¿Qué pasa con los muertos que nadie reclama?
Ha pasado una década desde que el fallecido cronista Alfredo Molano nos reveló cómo a diario llegaban a Medicina Legal cadáveres de hombres y mujeres que nadie iba a buscar.
Cuando era niño y vivía en el campo en que nací, montaba un caballo alazán, pequeño y juguetón. Se llamaba Florián porque tenía una estrella blanca en la frente. De puro quererlo hubo un tiempo en el que hasta comía sobre mi táparo. Era manso y obediente y galopero. Pero se ranchaba a pasar por un camino donde una tarde habíamos visto un caballo muerto, sobre el que revoloteaban moscas y chulos. Me pasaba lo mismo con Medicina Legal en Bogotá: nunca pasaba por frente a ese edificio que para mí era, como para mi caballo, ponerme al alcance de la muerte. Pero acepté ir al considerar que yo no era un caballo y que los muertos muertos están, que nada pueden hacerme. Por el contrario, a la muerte hay que mirarla de frente para que no se meta por la espalda. Hoy el Instituto de Medicina Legal queda en medio de un parque. Ya a su alrededor no hay indigentes metiendo pegante, ni puticas pobres poniéndolo por 1000 pesos. Pero los muertos —algunos indigentes y algunas puticas— siguen llegando enteros o destrozados. Muchos son reclamados, pero la mayoría no.
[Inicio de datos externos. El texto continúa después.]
**src/rtl/rv_pipe_pkg.sv**
```systemverilog
// Shared RV64I pipeline definitions: opcodes, forward-select codes and the
// hazard controller's shadow-slot records.
package rv_pipe_pkg;

  localparam logic [6:0] OP_R      = 7'b0110011;
  localparam logic [6:0] OP_IMM    = 7'b0010011;
  localparam logic [6:0] OP_LOAD   = 7'b0000011;
  localparam logic [6:0] OP_STORE  = 7'b0100011;
  localparam logic [6:0] OP_BRANCH = 7'b1100011;
  localparam logic [6:0] OP_JALR   = 7'b1100111;
  localparam logic [6:0] OP_JAL    = 7'b1101111;
  localparam logic [6:0] OP_LUI    = 7'b0110111;
  localparam logic [6:0] OP_AUIPC  = 7'b0010111;

  localparam logic [1:0] FWD_RF    = 2'b00;
  localparam logic [1:0] FWD_EXMEM = 2'b10;
  localparam logic [1:0] FWD_MEMWB = 2'b01;

  typedef struct packed {
    logic [4:0] rs1;
    logic [4:0] rs2;
    logic [4:0] rd;
    logic       u1;
    logic       u2;
    logic       wr;
    logic       load;
  } reg_use_t;

  typedef struct packed {
    logic       v;
    logic [4:0] rd;
    logic       wr;
    logic       load;
    logic [4:0] rs1;
    logic [4:0] rs2;
    logic       u1;
    logic       u2;
  } ex_slot_t;

  typedef struct packed {
    logic       v;
    logic [4:0] rd;
    logic       wr;
    logic       load;
  } mem_slot_t;

  typedef struct packed {
    logic       v;
    logic [4:0] rd;
    logic       wr;
  } wb_slot_t;

  // The nearer producer (EX/MEM) always wins over MEM/WB.
  function automatic logic [1:0] fwd_sel(input logic mem_hit, input logic wb_hit);
    if (mem_hit)     return FWD_EXMEM;
    else if (wb_hit) return FWD_MEMWB;
    else             return FWD_RF;
  endfunction

endpackage

```
**src/rtl/rv_reg_use.sv**
```systemverilog
// Register-use decode: which source registers an instruction reads and
// whether it writes a non-zero destination.
module rv_reg_use
  import rv_pipe_pkg::*;
(
  input  logic [31:0] instr,
  output reg_use_t    ru
);

  logic [6:0] opcode;
  logic       writes_rd;
  logic       unused_fields;

  assign opcode        = instr[6:0];
  assign unused_fields = ^{instr[31:25], instr[14:12]};

  always_comb begin
    ru        = '0;
    writes_rd = 1'b0;
    ru.rd     = instr[11:7];
    ru.rs1    = instr[19:15];
    ru.rs2    = instr[24:20];
    case (opcode)
      OP_R:      begin ru.u1 = 1'b1; ru.u2 = 1'b1; writes_rd = 1'b1; end
      OP_IMM:    begin ru.u1 = 1'b1; writes_rd = 1'b1; end
      OP_LOAD:   begin ru.u1 = 1'b1; writes_rd = 1'b1; ru.load = 1'b1; end
      OP_STORE:  begin ru.u1 = 1'b1; ru.u2 = 1'b1; end
      OP_BRANCH: begin ru.u1 = 1'b1; ru.u2 = 1'b1; end
      OP_JALR:   begin ru.u1 = 1'b1; writes_rd = 1'b1; end
      OP_JAL, OP_LUI, OP_AUIPC: writes_rd = 1'b1;
      default:   ;
    endcase
    // x0 is never a producer, so it can never raise a hazard or forward.
    ru.wr = writes_rd & (instr[11:7] != 5'd0);
  end

endmodule

```
**src/rtl/hazard_ctrl.sv**
```systemverilog
// Pipeline hazard controller: shadow EX/MEM/WB register-use slots, load-use
// stall and branch-flush sequencing, forwarding selects, ID bypass, counters.
module hazard_ctrl
  import rv_pipe_pkg::*;
#(
  parameter int unsigned CNT_W = 32
) (
  input  logic             clk,
  input  logic             reset_n,
  input  logic [31:0]      id_instr,
  input  logic             id_valid,
  input  logic             br_taken,
  output logic             pc_write,
  output logic             ifid_write,
  output logic             ifid_flush,
  output logic             idex_bubble,
  output logic [1:0]       fwd_a,
  output logic [1:0]       fwd_b,
  output logic             id_byp_a,
  output logic             id_byp_b,
  output logic [CNT_W-1:0] stall_cnt,
  output logic [CNT_W-1:0] flush_cnt
);

  reg_use_t  id_ru;
  ex_slot_t  ex_q;
  mem_slot_t mem_q;
  wb_slot_t  wb_q;
  logic      lu;
  logic      unused_mem_load;

  assign unused_mem_load = mem_q.load;

  rv_reg_use u_reg_use (
    .instr (id_instr),
    .ru    (id_ru)
  );

  assign lu = id_valid & ex_q.v & ex_q.load & ex_q.wr &
              ((id_ru.u1 & (id_ru.rs1 == ex_q.rd)) |
               (id_ru.u2 & (id_ru.rs2 == ex_q.rd)));

  always_comb begin
    pc_write    = 1'b1;
    ifid_write  = 1'b1;
    ifid_flush  = 1'b0;
    idex_bubble = 1'b0;
    if (br_taken) begin
      ifid_flush  = 1'b1;
      idex_bubble = 1'b1;
    end else if (lu) begin
      pc_write    = 1'b0;
      ifid_write  = 1'b0;
      idex_bubble = 1'b1;
    end
  end

  assign fwd_a = fwd_sel(mem_q.v & mem_q.wr & (mem_q.rd == ex_q.rs1) & ex_q.u1,
                         wb_q.v  & wb_q.wr  & (wb_q.rd  == ex_q.rs1) & ex_q.u1);
  assign fwd_b = fwd_sel(mem_q.v & mem_q.wr & (mem_q.rd == ex_q.rs2) & ex_q.u2,
                         wb_q.v  & wb_q.wr  & (wb_q.rd  == ex_q.rs2) & ex_q.u2);

  assign id_byp_a = wb_q.v & wb_q.wr & (wb_q.rd == id_ru.rs1) & id_ru.u1;
  assign id_byp_b = wb_q.v & wb_q.wr & (wb_q.rd == id_ru.rs2) & id_ru.u2;

  always_ff @(posedge clk) begin
    if (!reset_n) begin
      ex_q      <= '0;
      mem_q     <= '0;
      wb_q      <= '0;
      stall_cnt <= '0;
      flush_cnt <= '0;
    end else begin
      wb_q  <= '{v: mem_q.v, rd: mem_q.rd, wr: mem_q.wr};
      mem_q <= '{v: ex_q.v, rd: ex_q.rd, wr: ex_q.wr, load: ex_q.load};
      // A bubble zeroes every field so a held instruction's register numbers
      // cannot steer the forward selects while its slot is empty.
      if (idex_bubble) begin
        ex_q <= '0;
      end else begin
        ex_q <= '{v: id_valid, rd: id_ru.rd, wr: id_ru.wr, load: id_ru.load,
                  rs1: id_ru.rs1, rs2: id_ru.rs2, u1: id_ru.u1, u2: id_ru.u2};
      end
      if (lu && !br_taken && stall_cnt != '1)
        stall_cnt <= stall_cnt + CNT_W'(1);
      if (br_taken && flush_cnt != '1)
        flush_cnt <= flush_cnt + CNT_W'(1);
    end
  end

endmodule

```
**config.mk**
```make
export PLATFORM = sky130hd
export DESIGN_NAME = hazard_ctrl
export DESIGN_NICKNAME = d
export VERILOG_FILES = /design/src/rtl/rv_pipe_pkg.sv /design/src/rtl/rv_reg_use.sv /design/src/rtl/hazard_ctrl.sv
export SDC_FILE = /design/constraint.sdc
export NUM_CORES = 1
export LEC_CHECK = 0
export CORE_MARGIN = 2
export CORE_UTILIZATION = 35
export DETAILED_ROUTE_END_ITERATION = 10
export HOLD_SLACK_MARGIN = 0.02
export PLACE_DENSITY = 0.57
export SKIP_LAST_GASP = 1
export SYNTH_ARGS = -nofsm -noshare
export SYNTH_HDL_FRONTEND = slang
export SYNTH_HIERARCHICAL = 1
export SYNTH_SLANG_ARGS = --single-unit
export TNS_END_PERCENT = 50
```
**constraint.sdc**
```tcl
create_clock -name clk -period 3.6 [get_ports clk]
set_clock_uncertainty 0.05 [all_clocks]
set_input_delay 0.72 -clock clk [delete_from_list [all_inputs] [get_ports clk]]
set_output_delay 0.72 -clock clk [all_outputs]
set_load 0.01 [all_outputs]
```
==> summary.txt, run 1 <==
Die
  • Die span in x: 122.2 um
  • Die footprint: 0.01494 mm2
  • Placeable Area: 0.01377 mm2
  • FP Rows: 43
  • Die H: 122.2 um
  • I/O pins: 110
  • Initial core utilization: 0.3553

Final layout
  • Footprint of the multi-input gates: 0.002670 mm2
  • Fillers: 1368
  • Final #Nets: 677
  • FF+latch area: 0.001962 mm2
  • Layout cells sized above 1: 0.08087
  • Synth-to-Final Area Change: 28.61%
  • N_diodes: 0
  • Design area: 0.006294 mm2

Placement
  • Placed cell areas: 0.005976 mm2
  • # port buffers: 99
  • GP Congestion: 0.8474
  • Detailed Place HPWL: 8981 um

Setup path
  • Worst stage delay on the critical path: 490 ps
  • R2r startpoint: stall_cnt[0]
  • Worst reg2reg path depth: 8
  • Worst path bufs/invs: 3
  • Cell Chain, Critical Path: clkdlybuf4s50_1 -> nand2_1 -> or3_4 -> a211oi_4 -> nand2_1 -> o22ai_2 -> buf_4 -> nand2_1 -> clkdlybuf4s50_1
  • Crit-path max FO: 4
  • Most common cell on crit path: nand2_1
  • Worst r2r dst: stall_cnt[7]
  • Arrival @ worst endpoint: 2910 ps
  • Critical-path cell with the highest stage delay: clkdlybuf4s50_1
  • CP endpoint kind: primary output
  • R2R setup slack: 780 ps
  • Setup CP Type: primary input to primary output
  • Top Family by Delay on Critical Path: buffers and inverters
  • Setup crit start kind: primary input
  • Required time of the critical path: 2830 ps

CTS
  • Clock buffer depth: 2
  • Clk_lat worst skew: 350 ps
  • Clock-pin slew on the worst setup and hold paths: 60 ps
  • Root Driver: clkbuf_16
  • Clk sinks: 98
  • Hold_buf cts: 0
  • H-tree depth: 3
  • Num CTS Buffers: 9
  • CTS tree: built

Logic synthesis
  • Synth Flop Type: dfxtp_1
  • Ys async rst share: 0
  • Synth Area in Adders: 0.005114
  • Main combinational cell family by area after synthesis: simple AND/OR/NAND/NOR gates
  • Synthesized instance count: 554
  • Share of the synthesized area in the top cell type: 0.4009
  • Synth area leaders: dfxtp_1 (40%), xnor2_1 (9.7%), xor2_1 (4.5%)
  • Most instantiated cells after synthesis: dfxtp_1 (98), xnor2_1 (54), nor2_1 (51)
  • Mux contribution to synthesized area: 0.008182
  • Mean Syn Cell Area: 8.833 um2
  • Compound-Gate Fraction of Synth Area: 0.07517
  • Post-Synth Simple-Gate Area: 0.3112
  • Yosys warnings: 6
  • EDFF count, synth: 0
  • Synth Register Bits: 98
  • Synth Net Count: 592
  • Yosys cell types: 58
  • Most common cell in the netlist: dfxtp_1
  • Mapped Area: 0.004893 mm2
  • Synth area leader: dfxtp_1
  • Sequential share of the synthesized area: 0.4009
  • Xor/xnor cell area share of the yosys netlist: 0.1414

Routing
  • Vias post-DR: 4275
  • Top Layer Used: met4
  • Final wirelength: 12480 um
  • Vias per inst: 5.194
  • Met1 WL: 5896 um
  • Initial DRC count: 197
  • Wire per inst: 15.17 um
  • Antenna Nets Post-Route: 0
  • Drc violations: 0
  • Metal3 WL: 581 um
  • Met2 wire len: 5691 um
  • Drt pass-1 iters: 4

Timing
  • Final period utilization: 1.021
  • PnR worst setup slack: -76.45 ps
  • Max_slew headroom: 0.5883
  • Unrepaired setup endpoints after global routing: yes
  • FMAX: 272.0 MHz
  • Max-slew violations: 0
  • Final setup fails: 1
  • Least-Margin Pin Slew: 617.5 ps
  • Fin. Hold Viols: 0
  • Crit path time final: 3676 ps

Global routing
  • Remaining Overflow, GRT: 0
  • First-pass GRT wire length: 19380 um
  • Vias in the first global route: 3920
  • Initial antenna violation count: 0
  • All-Layer GR Usage: 0.1655
  • Largest net degree at the start of global routing: 57

Hold path
  • Hold EP: mem_q[7]
  • Hold Startpoint: ex_q[19]
  • WHS Path Cells: 1
  • Hold Crit Class: register to register

Power
  • Peak supply drop: 0.1709 mV
  • Design Power: 2.208 mW
  • P_leak: 2.214 nW
  • PwrDens: 350.9 mW/mm2

Run status
  • Run status: finished, violations left
  • Failing checks: setup timing

Flow run
  • MaxCap Viol Count: 0
## power breakdown
part | switching [mW] | internal [mW]
clock | 0.406 | 0.552
sequential | 0.0142 | 1.10
combinational | 0.0686 | 0.0702
## placed cells by master (no fill, tap or decap), drive strengths merged, types with 2 or more instances in the layout
cell	Yosys	layout
inv	8	8
ha	2	2
nor2	51	51
nor4	6	6
dfxtp	98	98
o21ai	12	12
or3	14	14
nand4	36	36
clkdlybuf4s50	0	97
xor2	25	25
mux2i	4	4
or4	5	5
a211oi	3	3
nand2b	4	4
o31a	3	3
clkinv	0	2
and2	18	18
o31ai	2	2
xnor2	54	54
nor3	22	22
o2111ai	2	2
o21a	2	2
a21oi	20	20
a311oi	3	3
nor2b	2	2
nand3	27	27
clkbuf	19	12
and3	33	33
nand2	34	34
buf	23	17
and4	11	11
## metrics by stage
step | TNS [ps] | worst slack [ps] | cells | util | hold slack, ps
floorplan | 0 | 665.7 | 554 | - | 371.5
CTS | -270.7 | -144.5 | 822 | 0.4553 | 403.8
detailed placement | -626.2 | -225.5 | 807 | 0.4339 | 389.3
global placement | -556.2 | -223.6 | 807 | 0.4339 | 389.3
global route | -353.0 | -213.4 | 823 | 0.4569 | 422.8
finish | -76.45 | -76.45 | 823 | 0.4569 | 399.0
## state kept, by name (all words and copies together), names as in the netlist
register	cells
wb_q	7
mem_q	7
flush_cnt	32
stall_cnt	32
ex_q	20
## routing by layer
metal	vias to the layer above	GRT usage
li1	2108	-
met5	-	0
met2	91	0.2594
met3	22	0.03532
met4	0	0.07759
met1	2054	0.2173
## worst register-to-register path, delay by kind of cell, from the launching register on
family | cells | cell delay, ps
compound gates | 1 | 170
fa+ha+maj | 1 | 420
buf+inv | 1 | 180
flops | 1 | 520
simple gates | 5 | 1370
## how the worst max path moves through the flow
stage,depth (start not counted),slack [ps],start,endpoint
6_report,9,-80,id_instr[0],ifid_write
3_3_place_gp,9,-220,id_instr[1],idex_bubble
5_1_grt,9,-210,id_instr[0],ifid_write
4_1_cts,9,-140,id_instr[0],ifid_write
2_1_floorplan,7,670,id_instr[3],idex_bubble
3_5_place_dp,9,-230,id_instr[0],idex_bubble
## area by class of cell
type,count,share of cell area
well taps,180,0.03579
clock buffers,12,0.03916
flip-flops and latches,98,0.3117
inverters,8,0.004771
multi-input cells,406,0.4243
clock inverters,3,0.006362
repair buffers,116,0.1779
## cell families (layout without fill, tap and decap cells)
kind of cell	count (synthesis)	count (layout)
DFF	98	98
xor gates and xnor gates	79	79
and+or+nand+nor	266	266
AOI/OAI and AO/OA	55	55
muxes	4	4
buffers and inverters	50	139
adders and majority gates	2	2
## timing repair
item | CTS | global route
setup buffers | 0 | 1
gates resized for setup | 3 | 3
setup endpoints to repair | 4 | 4
pin swaps | 1 | 1
(Power assumes the default switching activity.)
==> run 2, diff against run 1 <==
==> constraint.sdc (replaced) <==
create_clock -name clk -period 3.7 [get_ports clk]
set_clock_uncertainty 0.05 [all_clocks]
set_input_delay 0.74 -clock clk [delete_from_list [all_inputs] [get_ports clk]]
set_output_delay 0.74 -clock clk [all_outputs]
set_load 0.01 [all_outputs]
==> run 2 against run 1 <==
Effect of this change:
- the run still ends with setup timing left
- utilization decreased by 0.37 points
- critical path depth unchanged
- global-route usage increased by 0.34 points
- combinational power decreased by 4%
- critical path type unchanged
- worst hold slack improved by 1.9 ps
- die area unchanged
- critical endpoint is now pc_write
- clock power decreased by 9.1%
- total power decreased by 5.5%
- largest power group unchanged
- via count decreased by 2.2%
==> summary.txt, run 2 (same netlist as run 1, synthesis figures left out) <==
Routing
  • Vias per inst: 5.098
  • Wire per inst: 15.26 um
  • Final wirelength: 12520 um
  • Drc violations: 0
  • Vias post-DR: 4180
  • Antenna Nets Post-Route: 0
  • Initial DRC count: 210
  • Drt pass-1 iters: 4

Placement
  • # port buffers: 99
  • Detailed Place HPWL: 9048 um
  • Placed cell areas: 0.005961 mm2
  • DP Worst Slack: -191.5 ps
  • GP Congestion: 0.8652

Setup path
  • Top Family by Delay on Critical Path: buffers and inverters
  • Critical-path cell with the highest stage delay: clkdlybuf4s50_1
  • Setup CP Type: primary input to primary output
  • Required time of the critical path: 2910 ps
  • Most common cell on crit path: nand2_1
  • Worst stage delay on the critical path: 480 ps
  • Crit. Startpoint: id_instr[0]
  • Worst path bufs/invs: 3
  • CP endpoint kind: primary output
  • R2r startpoint: stall_cnt[1]
  • Crit-path max FO: 4
  • R2R setup slack: 940 ps
  • Setup crit start kind: primary input
  • Arrival @ worst endpoint: 2930 ps
  • Cell Chain, Critical Path: clkdlybuf4s50_1 -> nand2_1 -> or3_1 -> a211oi_2 -> nand2_1 -> o22ai_2 -> buf_4 -> nand2_1 -> clkdlybuf4s50_1

Timing
  • FMAX: 268.5 MHz
  • Final setup fails: 2
  • Fin. Hold Viols: 0
  • Final period utilization: 1.007
  • Max_slew headroom: 0.4226
  • Setup TNS: -39.59 ps
  • Least-Margin Pin Slew: 866.1 ps
  • Worst hold slack: 400.9 ps
  • Max-slew violations: 0
  • Crit path time final: 3724 ps
  • Unrepaired setup endpoints after global routing: yes
  • PnR worst setup slack: -24.15 ps

Final layout
  • N_diodes: 0
  • Layout cells sized above 1: 0.07500
  • Synth-to-Final Area Change: 27.56%
  • Fillers: 1380
  • Most frequent cells in the layout: dfxtp_1 (98), clkdlybuf4s50_1 (98), xnor2_1 (54)
  • Final #Nets: 674
  • Design area: 0.006242 mm2
  • Largest regs: flush_cnt (32), stall_cnt (32), ex_q (20)

Global routing
  • Largest net degree at the start of global routing: 57
  • Initial antenna violation count: 0
  • First-pass GRT wire length: 19930 um
  • All-Layer GR Usage: 0.1689
  • Remaining Overflow, GRT: 0
  • Vias in the first global route: 3932

Die
  • Die span in x: 122.2 um
  • Die H: 122.2 um
  • Die footprint: 0.01494 mm2
  • Initial core utilization: 0.3553
  • Placeable Area: 0.01377 mm2
  • I/O pins: 110
  • FP Rows: 43

Flow run
  • MaxCap Viol Count: 0

CTS
  • Root Driver: clkbuf_16
  • Post-CTS setup buffers: 0
  • CTS tree: built
  • Clock-pin slew on the worst setup and hold paths: 60 ps
  • Num CTS Buffers: 9
  • Hold_buf cts: 0
  • Clock buffer depth: 2
  • Clk_lat worst skew: 340 ps
  • H-tree depth: 3
  • Clk sinks: 98

Run status
  • Run status: finished, violations left
  • Failing checks: setup timing

Hold path
  • Hold Startpoint: ex_q[19]
  • Hold Crit Class: register to register

Power
  • PwrDens: 334.2 mW/mm2
  • P_leak: 2.179 nW
  • Design Power: 2.086 mW
  • Peak supply drop: 0.2729 mV
## run 2: cell types whose count changed in the layout (fill, tap and decap cells not counted), sizes merged
cell           previous run  this run
clkbuf                   12        13
bufinv                    1         0
clkinv                    2         1
buf                      17        14
clkinvlp                  0         1
clkdlybuf4s50            97        98
dlymetal6s2s              1         0
## run 2: per-stage QoR
| stage | util | cells |
|---|---|---|
| after detailed placement | 0.4328 | 805 |
| after global placement | 0.4328 | 805 |
| after floorplan | - | 554 |
| after global routing | 0.4532 | 820 |
| after CTS | 0.4532 | 820 |
| final | 0.4532 | 820 |
## run 2: worst paths after layout
kind / depth (start not counted) / end
setup / recovery: 9 / pc_write
hold reg to reg: 1 / mem_q[7]
hold / removal: 1 / mem_q[7]
setup reg to reg: 7 / stall_cnt[2]
## run 2: timing repair
item	in CTS	in global routing
gates resized for setup	3	0
pin swaps	2	0
endpoints found under the setup margin	3	3
## run 2: area by class of cell
class	instances	area [um2]	share of cell area
flip-flops and latches	98	1962	0.3143
multi-input cells	406	2658	0.4257
inverters	8	30.03	0.004811
clock buffers	13	260.3	0.04169
clock inverters	2	12.51	0.002004
well taps	180	225.2	0.03608
repair buffers	113	1095	0.1754
## run 2: power breakdown
part	switching (mW)	internal (mW)
Combinational	0.0655	0.0672
Sequential	0.0138	1.07
Clock	0.384	0.488
Total	0.463	1.62
## run 2: routing by layer
layer | routed length, um | track usage | vias up
li1 | - | - | 2102
met1 | 5910 | 0.2253 | 1988
met2 | 5882 | 0.2722 | 79
met3 | 573 | 0.03578 | 11
met4 | 148 | 0.05532 | 0
met5 | 0 | 0 | -
==> run 3, diff against run 2 <==
--- a/config.mk
+++ b/config.mk
@@ -7,6 +7,7 @@
 export LEC_CHECK = 0
 export CORE_MARGIN = 2
 export CORE_UTILIZATION = 35
+export CTS_CLUSTER_SIZE = 14
 export DETAILED_ROUTE_END_ITERATION = 10
 export HOLD_SLACK_MARGIN = 0.02
 export PLACE_DENSITY = 0.57
==> results of run 3 <==
Same layout as run 2: the final DEF is identical, and so are final timing and power.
Llegamos con el equipo de la revista a las 6:00 a.m. apenas clareando. El Instituto en la capital es una entidad de 24/24, nunca cierra sus puertas ni de entrada ni de salida. Entramos por la primera como pasando una aduana o entrando a un ministerio. Varias personas hacían cola para preguntar por su ser querido. Una mujer morena, muy joven, con un niño abrigado con una cobija, esperaba en un rincón sin llorar pero con un dolor que daba gritos. Cinco minutos después de identificarnos debidamente apareció un personaje que parecía un panadero o un lechero de pasteurizadora: gorro blanco, tapabocas azul, guantes, delantal, polainas y botas de caucho. “Los esperábamos, síganme”. La primera ola de cadaverina nos sorprendió. Seguí ante lo inevitable. El médico que nos recibió se sentó en su escritorio y nos soltó el convencional “¿qué les provoca?”. No, respondimos en coro: “Nada, gracias”. “Bueno —dijo— entrando en materia quisiera aclararles lo siguiente: nuestra labor es científica, judicial y humanitaria: identificamos los cadáveres y establecemos las causas de su muerte. No queremos que esta institución se confunda con un despresadero”. En ese instante se oyó lejano un grito: “Llega una paletera”. Quedamos fríos. “Sí —agregó el funcionario—, ese es el vehículo en que se transportan los cadáveres, pero no nos gusta que la llamen paletera porque los muertos no son paletas”. Consideración muy cumplida. Luego nos detalló el largo camino que recorre un cadáver, desde cuando se recoge hasta cuando se entrega. Como por matizar la conversación pregunté si había visto a Raúl Reyes y si le faltaba, como se dice, un pie. Me respondió incómodo: “No, por aquí pasó, pero no lo vi”. Tema concluido. Cuando por fin, después de una fatigosa explicación científica sobre el oficio de identificar cadáveres, oímos el temido, “entonces bajemos”, volvimos a quedar fríos. Nadie quería moverse del asiento. A lo hecho, pecho. “Imagino que querrán ponerse un peto”, rumoró burlón. Desde luego, respondimos. Optamos por enviringarnos y ponernos delantal, gorro, tapabocas, guantes de cirugía, todo debidamente certificado de no haber sido usado. Pero, llegamos a la tragedia de las botas de caucho, esas sí, usadas. Las trajo un empleado de overol, sin tapabocas ni gorro ni guantes. Era un hombre verde, cadavérico, silencioso. Sospechamos que en el piso de la sala de autopsias habría algo así como sanguaza, y, por tanto, las botas, fueran de quien fueran, eran obligatorias.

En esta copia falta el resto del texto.